Dienstag, 29. Juni 2021

Meister Dōgen, Meditation und Quantenfelder


Meister Dōgen wurde im Jahr 1200 im japanischen Kyōto geboren.

Mit 12 Jahren trat er in das Kloster Enryaku ein.

Nachdem Dōgen dort drei Jahre lang die theoretischen Grundlagen des Buddhismus studiert hatte, wollte er eine stärker auf die Praxis ausgerichtete Schulung kennenlernen. Er trat daher in das Kloster Kennin ein.


Die Praxis im Kloster Kennin befriedigte Dōgen aber nicht und so entschloss er sich, die Ursprünge der buddhistischen Praxis in China zu suchen.


Nach einigen Jahren in China begegnete er dort schließlich Meister Tendō Nyojō, der die Regeln der Sitzmeditation lehrte, die von Gautama Buddha stammen sollen und in direkter Linie über andere Meister an ihn weitergegeben wurden.


Die Sitzmeditation ist nach dem Verständnis dieser frühen buddhistischen Meister das Herzstück der Lehre und der Erfahrung Gautama Buddhas.

Zum Beispiel soll Meister Bodhidharma 9 Jahre vor einer Wand gesessen haben, um zu meditieren.


Nachdem Dōgen mit 27 Jahren nach Japan zurückgekehrt war, verbrachte er wieder einige Jahre im Kloster Kennin. Dann gründete er sein eigenes Kloster, das Kōshō-ji in Kyōto und begann die Praxis der Sitzmeditation zu lehren.

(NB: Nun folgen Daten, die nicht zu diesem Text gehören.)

===== src/design/kclb_keypad.sv =====
// ----------------------------------------------------------------------------
// kclb_keypad
// Hit test of a touch position against the 3-by-4 key grid.
// ----------------------------------------------------------------------------
module kclb_keypad import kclb_pkg::*; (
  input  logic [8:0]          touch_x_i,
  input  logic [9:0]          touch_y_i,
  input  logic [RADIUS_W-1:0] radius_i,
  output key_hit_t            hit_o
);

  logic [9:0] x_ext;

  assign x_ext = {1'b0, touch_x_i};

  always_comb begin
    hit_o.digit_found = 1'b0;
    hit_o.digit_val   = 4'd0;
    // walk backwards so the first key in priority order wins
    for (int i = 9; i >= 0; i--) begin
      if (in_box(x_ext, touch_y_i, DIGIT_X[i], DIGIT_Y[i], radius_i)) begin
        hit_o.digit_found = 1'b1;
        hit_o.digit_val   = DIGIT_V[i];
      end
    end
    hit_o.enter_hit = in_box(x_ext, touch_y_i, ENTER_X, FUNC_Y, radius_i);
    hit_o.clear_hit = in_box(x_ext, touch_y_i, CLEAR_X, FUNC_Y, radius_i);
  end

endmodule


===== src/design/kclb_core.sv =====
// ----------------------------------------------------------------------------
// kclb_core
// Input register, lock and barrier state update, result register.
// ----------------------------------------------------------------------------
module kclb_core import kclb_pkg::*; #(
  parameter int CODE_DIGITS = CODE_DIGITS_DEF
) (
  input  logic       clk_i,
  input  logic       rst_ni,
  input  cfg_t       cfg_i,
  input  logic       in_valid_i,
  output logic       in_ready_o,
  input  logic       func_i,
  input  logic [8:0] touch_x_i,
  input  logic [9:0] touch_y_i,
  input  logic       vehicle_sensor_i,
  output logic [8:0] s1_x_o,
  output logic [9:0] s1_y_o,
  input  key_hit_t   hit_i,
  output logic       out_valid_o,
  input  logic       out_ready_i,
  output logic [3:0] key_hit_o,
  output logic [2:0] entry_status_o,
  output logic [1:0] ramp_command_o,
  output logic [2:0] digits_held_o,
  output logic       barrier_open_o
);

  localparam int CNT_W = $clog2(CODE_DIGITS + 1);
  localparam int IDX_W = (CODE_DIGITS > 1) ? $clog2(CODE_DIGITS) : 1;
  localparam int NUM_W = $clog2(10 ** CODE_DIGITS);

  // input stage
  logic       s1_valid_q, s1_valid_d;
  logic       s1_func_q;
  logic [8:0] s1_x_q;
  logic [9:0] s1_y_q;
  logic       s1_sensor_q;
  logic       accept, advance;

  // lock state
  logic [3:0]       store_q [CODE_DIGITS];
  logic [3:0]       store_d [CODE_DIGITS];
  logic [CNT_W-1:0] cnt_q, cnt_d;
  logic             pend_q, pend_d;
  logic             open_q, open_d;
  logic [HOLD_W-1:0] ms_q, ms_d;

  // result stage
  logic       out_valid_q, out_valid_d;
  logic [3:0] key_q, key_d;
  logic [2:0] status_q, status_d;
  logic [1:0] ramp_q, ramp_d;

  logic [NUM_W-1:0] num;
  logic             code_match;

  assign advance    = s1_valid_q & (~out_valid_q | out_ready_i);
  assign in_ready_o = ~s1_valid_q | advance;
  assign accept     = in_valid_i & in_ready_o;

  assign s1_valid_d  = accept | (s1_valid_q & ~advance);
  assign out_valid_d = advance | (out_valid_q & ~out_ready_i);

  assign s1_x_o = s1_x_q;
  assign s1_y_o = s1_y_q;

  // number built from all positions, most significant first
  always_comb begin
    num = '0;
    for (int i = 0; i < CODE_DIGITS; i++) begin
      num = NUM_W'((num << 3) + (num << 1) + NUM_W'(store_q[i]));
    end
  end

  assign code_match = (32'(num) == 32'(cfg_i.unlock_code));

  always_comb begin
    store_d  = store_q;
    cnt_d    = cnt_q;
    pend_d   = pend_q;
    open_d   = open_q;
    ms_d     = ms_q;
    key_d    = KEY_NONE;
    status_d = ST_NONE;
    ramp_d   = RAMP_NONE;

    if (!s1_func_q && open_q && (ms_q != '1)) begin
      ms_d = ms_q + 1'b1;
    end

    // close takes precedence over open
    if (s1_sensor_q && open_q && (ms_d > cfg_i.hold_ms)) begin
      open_d = 1'b0;
      ramp_d = RAMP_CLOSE;
    end else if (pend_q && !s1_sensor_q && !open_q) begin
      open_d = 1'b1;
      ms_d   = '0;
      pend_d = 1'b0;
      ramp_d = RAMP_OPEN;
    end

    if (s1_func_q) begin
      if (hit_i.digit_found && (cnt_q < CNT_W'(CODE_DIGITS))) begin
        key_d                  = hit_i.digit_val;
        store_d[cnt_q[IDX_W-1:0]] = hit_i.digit_val;
        cnt_d                  = cnt_q + 1'b1;
        status_d               = ST_DIGIT;
      end else if (hit_i.enter_hit) begin
        key_d = KEY_ENTER;
        for (int i = 0; i < CODE_DIGITS; i++) begin
          store_d[i] = 4'd0;
        end
        cnt_d    = '0;
        pend_d   = code_match;
        status_d = code_match ? ST_CODE_OK : ST_INVALID;
      end else if (hit_i.clear_hit) begin
        key_d = KEY_CLEAR;
        for (int i = 0; i < CODE_DIGITS; i++) begin
          store_d[i] = 4'd0;
        end
        cnt_d    = '0;
        pend_d   = 1'b0;
        status_d = ST_CLEARED;
      end else if (hit_i.digit_found) begin
        // buffer full: report the key, drop the digit
        key_d = hit_i.digit_val;
      end
    end
  end

  always_ff @(posedge clk_i or negedge rst_ni) begin
    if (!rst_ni) begin
      s1_valid_q  <= 1'b0;
      out_valid_q <= 1'b0;
      cnt_q       <= '0;
      pend_q      <= 1'b0;
      open_q      <= 1'b0;
      ms_q        <= '0;
      for (int i = 0; i < CODE_DIGITS; i++) begin
        store_q[i] <= 4'd0;
      end
    end else begin
      s1_valid_q  <= s1_valid_d;
      out_valid_q <= out_valid_d;
      if (advance) begin
        store_q <= store_d;
        cnt_q   <= cnt_d;
        pend_q  <= pend_d;
        open_q  <= open_d;
        ms_q    <= ms_d;
      end
    end
  end

  always_ff @(posedge clk_i) begin
    if (accept) begin
      s1_func_q   <= func_i;
      s1_x_q      <= touch_x_i;
      s1_y_q      <= touch_y_i;
      s1_sensor_q <= vehicle_sensor_i;
    end
    if (advance) begin
      key_q    <= key_d;
      status_q <= status_d;
      ramp_q   <= ramp_d;
    end
  end

  assign out_valid_o    = out_valid_q;
  assign key_hit_o      = key_q;
  assign entry_status_o = status_q;
  assign ramp_command_o = ramp_q;
  assign digits_held_o  = 3'(cnt_q);
  assign barrier_open_o = open_q;

endmodule


===== config.mk =====
export PLATFORM = sky130hd
export DESIGN_NAME = keypad_code_lock_barrier_controller
export DESIGN_NICKNAME = d
export VERILOG_FILES = /design/src/design/kclb_pkg.sv /design/src/design/keypad_code_lock_barrier_controller.sv /design/src/design/kclb_cfg_regs.sv /design/src/design/kclb_keypad.sv /design/src/design/kclb_core.sv
export SDC_FILE = /design/constraint.sdc
export NUM_CORES = 1
export LEC_CHECK = 0
export BUFFER_PORTS_ARGS = -buffer_cell sky130_fd_sc_hd__buf_2
export CAP_MARGIN = 10
export CORE_ASPECT_RATIO = 0.75
export CORE_MARGIN = 2
export CORE_UTILIZATION = 60
export CTS_CLUSTER_SIZE = 28
export DETAILED_ROUTE_END_ITERATION = 10
export PLACE_DENSITY = 0.8
export RECOVER_POWER = 50
export SYNTH_ARGS = -nofsm -noshare
export SYNTH_HDL_FRONTEND = slang
export SYNTH_SLANG_ARGS = --single-unit

===== constraint.sdc =====
create_clock -name clk_i -period 11.6 [get_ports clk_i]
set_input_delay 0.58 -clock clk_i [delete_from_list [all_inputs] [get_ports clk_i]]
set_output_delay 0.58 -clock clk_i [all_outputs]
set_load 0.1 [all_outputs]
$ cat src/rtl/can_pgn_message_aggregator_core_defines.svh
// Assertion macros shared by the aggregator modules.
`ifndef CAN_PGN_MESSAGE_AGGREGATOR_CORE_DEFINES_SVH
`define CAN_PGN_MESSAGE_AGGREGATOR_CORE_DEFINES_SVH

// The consequent must hold in the same cycle as the antecedent.
`define CPMA_ASSERT_NOW(lbl, ante, cons) \
  lbl: assert property (@(posedge clk_i) disable iff (!rst_ni) (ante) |-> (cons)) \
    else $error("cpma assertion failed");

// The consequent must hold in the cycle after the antecedent.
`define CPMA_ASSERT_NEXT(lbl, ante, cons) \
  lbl: assert property (@(posedge clk_i) disable iff (!rst_ni) (ante) |=> (cons)) \
    else $error("cpma assertion failed");

`endif

$ cat src/rtl/cpma_pkg.sv
// Types and constants of the CAN PGN message aggregator.
package cpma_pkg;

  localparam int DEPTH_DEF = 16;
  localparam int SLOT_W    = 6;

  localparam logic       OP_FRAME     = 1'b0;
  localparam logic       OP_READ      = 1'b1;
  localparam logic [3:0] PGN_CLASS    = 4'hA;
  localparam logic [15:0] PGN_EXCLUDED = 16'hAF00;
  localparam logic [3:0] PGN_XLAT_HI  = 4'hF;

  typedef struct packed {
    logic        opcode;
    logic [28:0] can_id;
    logic [63:0] payload;
    logic [7:0]  entry_index;
  } cpma_in_t;

  typedef struct packed {
    logic        accepted;
    logic        was_update;
    logic [3:0]  stored_slot;
    logic        entry_valid;
    logic [15:0] entry_pgn;
    logic [7:0]  entry_source;
    logic [63:0] entry_payload;
    logic [4:0]  valid_count;
    logic [15:0] received_count;
    logic [15:0] processed_count;
    logic [28:0] last_id;
  } cpma_out_t;

  typedef struct packed {
    logic              hit;
    logic [SLOT_W-1:0] hit_slot;
    logic              has_empty;
    logic [SLOT_W-1:0] empty_slot;
  } cpma_lookup_t;

endpackage

$ cat src/rtl/can_pgn_message_aggregator_core.sv
// Top level of the CAN PGN message aggregator: control, counters and result register.
// A word is looked up in ST_LOOK, where the tag store and payload RAM are written and
// read, and its result word is loaded into the result register in ST_RESP once the
// output is free; the next word is accepted only in ST_IDLE or in ST_RESP as it loads.
// Reset clears all valid bits, the counters and the control state at once; the
// payload RAM is not cleared because empty slots are never read out.
`include "can_pgn_message_aggregator_core_defines.svh"

module can_pgn_message_aggregator_core import cpma_pkg::*; #(
  parameter int DEPTH = DEPTH_DEF
) (
  input  logic      clk_i,
  input  logic      rst_ni,
  input  logic      in_valid_i,
  output logic      in_stall_o,
  input  cpma_in_t  in_word_i,
  output logic      out_valid_o,
  input  logic      out_stall_i,
  output cpma_out_t out_word_o
);

  localparam int AW = (DEPTH > 1) ? $clog2(DEPTH) : 1;
  localparam int CW = $clog2(DEPTH + 1);
  localparam logic [7:0] IDX_LIMIT = 8'(DEPTH);

  typedef enum logic [1:0] {
    ST_IDLE,
    ST_LOOK,
    ST_RESP
  } state_e;

  state_e       state_q;
  cpma_in_t     item_q;
  logic         out_valid_q;
  cpma_out_t    out_word_q;
  logic [15:0]  rx_cnt_q;
  logic [15:0]  proc_cnt_q;
  logic [28:0]  last_id_q;
  logic         r_acc_q;
  logic         r_upd_q;
  logic [3:0]   r_slot_q;
  logic         r_ev_q;
  logic [11:0]  r_pgn_q;
  logic [7:0]   r_src_q;

  logic [15:0]  pgn;
  logic [11:0]  pgn_low;
  logic [7:0]   src;
  logic         pass;
  logic         look;
  logic         in_range;
  logic [AW-1:0] rd_idx;
  logic [AW-1:0] wr_slot;
  logic         out_free;
  logic         in_accept;
  cpma_lookup_t lookup;
  logic         t_valid;
  logic [11:0]  t_pgn_low;
  logic [7:0]   t_src;
  logic [CW-1:0] cnt;
  logic [63:0]  rd_data;
  cpma_out_t    out_word_d;

  assign look     = (state_q == ST_LOOK);
  assign pgn      = item_q.can_id[23:8];
  assign pgn_low  = pgn[11:0];
  assign src      = item_q.can_id[7:0];
  assign pass     = look && (item_q.opcode == OP_FRAME) && (pgn[15:12] == PGN_CLASS) &&
                    (pgn != PGN_EXCLUDED);
  assign in_range = (item_q.entry_index < IDX_LIMIT);
  assign rd_idx   = in_range ? item_q.entry_index[AW-1:0] : '0;

  always_comb begin
    if (lookup.hit) begin
      wr_slot = AW'(lookup.hit_slot);
    end else if (lookup.has_empty) begin
      wr_slot = AW'(lookup.empty_slot);
    end else begin
      wr_slot = '0;
    end
  end

  assign out_free   = !out_valid_q || !out_stall_i;
  assign in_stall_o = !((state_q == ST_IDLE) || ((state_q == ST_RESP) && out_free));
  assign in_accept  = in_valid_i && !in_stall_o;

  cpma_tag_store #(
    .DEPTH (DEPTH),
    .AW    (AW),
    .CW    (CW)
  ) u_tags (
    .clk_i          (clk_i),
    .rst_ni         (rst_ni),
    .look_pgn_low_i (pgn_low),
    .look_src_i     (src),
    .wr_en_i        (pass),
    .wr_slot_i      (wr_slot),
    .rd_idx_i       (rd_idx),
    .lookup_o       (lookup),
    .rd_valid_o     (t_valid),
    .rd_pgn_low_o   (t_pgn_low),
    .rd_src_o       (t_src),
    .count_o        (cnt)
  );

  cpma_data_ram #(
    .DEPTH (DEPTH),
    .AW    (AW)
  ) u_ram (
    .clk_i   (clk_i),
    .we_i    (pass),
    .waddr_i (wr_slot),
    .wdata_i (item_q.payload),
    .re_i    (look),
    .raddr_i (rd_idx),
    .rdata_o (rd_data)
  );

  always_comb begin
    out_word_d                 = '0;
    out_word_d.accepted        = r_acc_q;
    out_word_d.was_update      = r_upd_q;
    out_word_d.stored_slot     = r_slot_q;
    out_word_d.entry_valid     = r_ev_q;
    out_word_d.valid_count     = 5'(cnt);
    out_word_d.received_count  = rx_cnt_q;
    out_word_d.processed_count = proc_cnt_q;
    out_word_d.last_id         = last_id_q;
    if (r_ev_q) begin
      out_word_d.entry_pgn     = {PGN_XLAT_HI, r_pgn_q};
      out_word_d.entry_source  = r_src_q;
      out_word_d.entry_payload = rd_data;
    end
  end

  always_ff @(posedge clk_i or negedge rst_ni) begin
    if (!rst_ni) begin
      state_q     <= ST_IDLE;
      item_q      <= '0;
      out_valid_q <= 1'b0;
      out_word_q  <= '0;
      rx_cnt_q    <= '0;
      proc_cnt_q  <= '0;
      last_id_q   <= '0;
      r_acc_q     <= 1'b0;
      r_upd_q     <= 1'b0;
      r_slot_q    <= '0;
      r_ev_q      <= 1'b0;
      r_pgn_q     <= '0;
      r_src_q     <= '0;
    end else begin
      if (out_valid_q && !out_stall_i && (state_q != ST_RESP)) begin
        out_valid_q <= 1'b0;
      end
      if (in_accept) begin
        item_q <= in_word_i;
      end
      unique case (state_q)
        ST_IDLE: begin
          if (in_accept) begin
            state_q <= ST_LOOK;
          end
        end
        ST_LOOK: begin
          r_acc_q  <= pass;
          r_upd_q  <= pass && lookup.hit;
          r_slot_q <= pass ? 4'(wr_slot) : 4'd0;
          r_ev_q   <= (item_q.opcode == OP_READ) && in_range && t_valid;
          r_pgn_q  <= t_pgn_low;
          r_src_q  <= t_src;
          if (pass) begin
            rx_cnt_q   <= rx_cnt_q + 16'd1;
            proc_cnt_q <= proc_cnt_q + 16'd1;
            last_id_q  <= item_q.can_id;
          end
          state_q <= ST_RESP;
        end
        ST_RESP: begin
          if (out_free) begin
            out_valid_q <= 1'b1;
            out_word_q  <= out_word_d;
            state_q     <= in_accept ? ST_LOOK : ST_IDLE;
          end
        end
        default: begin
          state_q <= ST_IDLE;
        end
      endcase
    end
  end

  assign out_valid_o = out_valid_q;
  assign out_word_o  = out_word_q;

  `CPMA_ASSERT_NEXT(a_accept_to_look, in_accept, state_q == ST_LOOK)
  `CPMA_ASSERT_NOW(a_look_stalls, state_q == ST_LOOK, in_stall_o)
  `CPMA_ASSERT_NOW(a_result_from_resp, $rose(out_valid_q), $past(state_q == ST_RESP))

endmodule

Meister Dōgens vier Leitsätze der Sitzmeditation aus dem 13. Jahrhundert:

  1. Nicht Denken (Aufkommende Gedanken während der Meditation werden nicht beachtet. Man konzentriert sich vollständig auf die Atmung, z. B. das Heben und Senken des Bauches bei der Atmung. Durch diese starke Konzentration auf die Atmung werden alle Gedanken im Laufe der Zeit immer weniger, schwächer und verschwinden schließlich vollständig.)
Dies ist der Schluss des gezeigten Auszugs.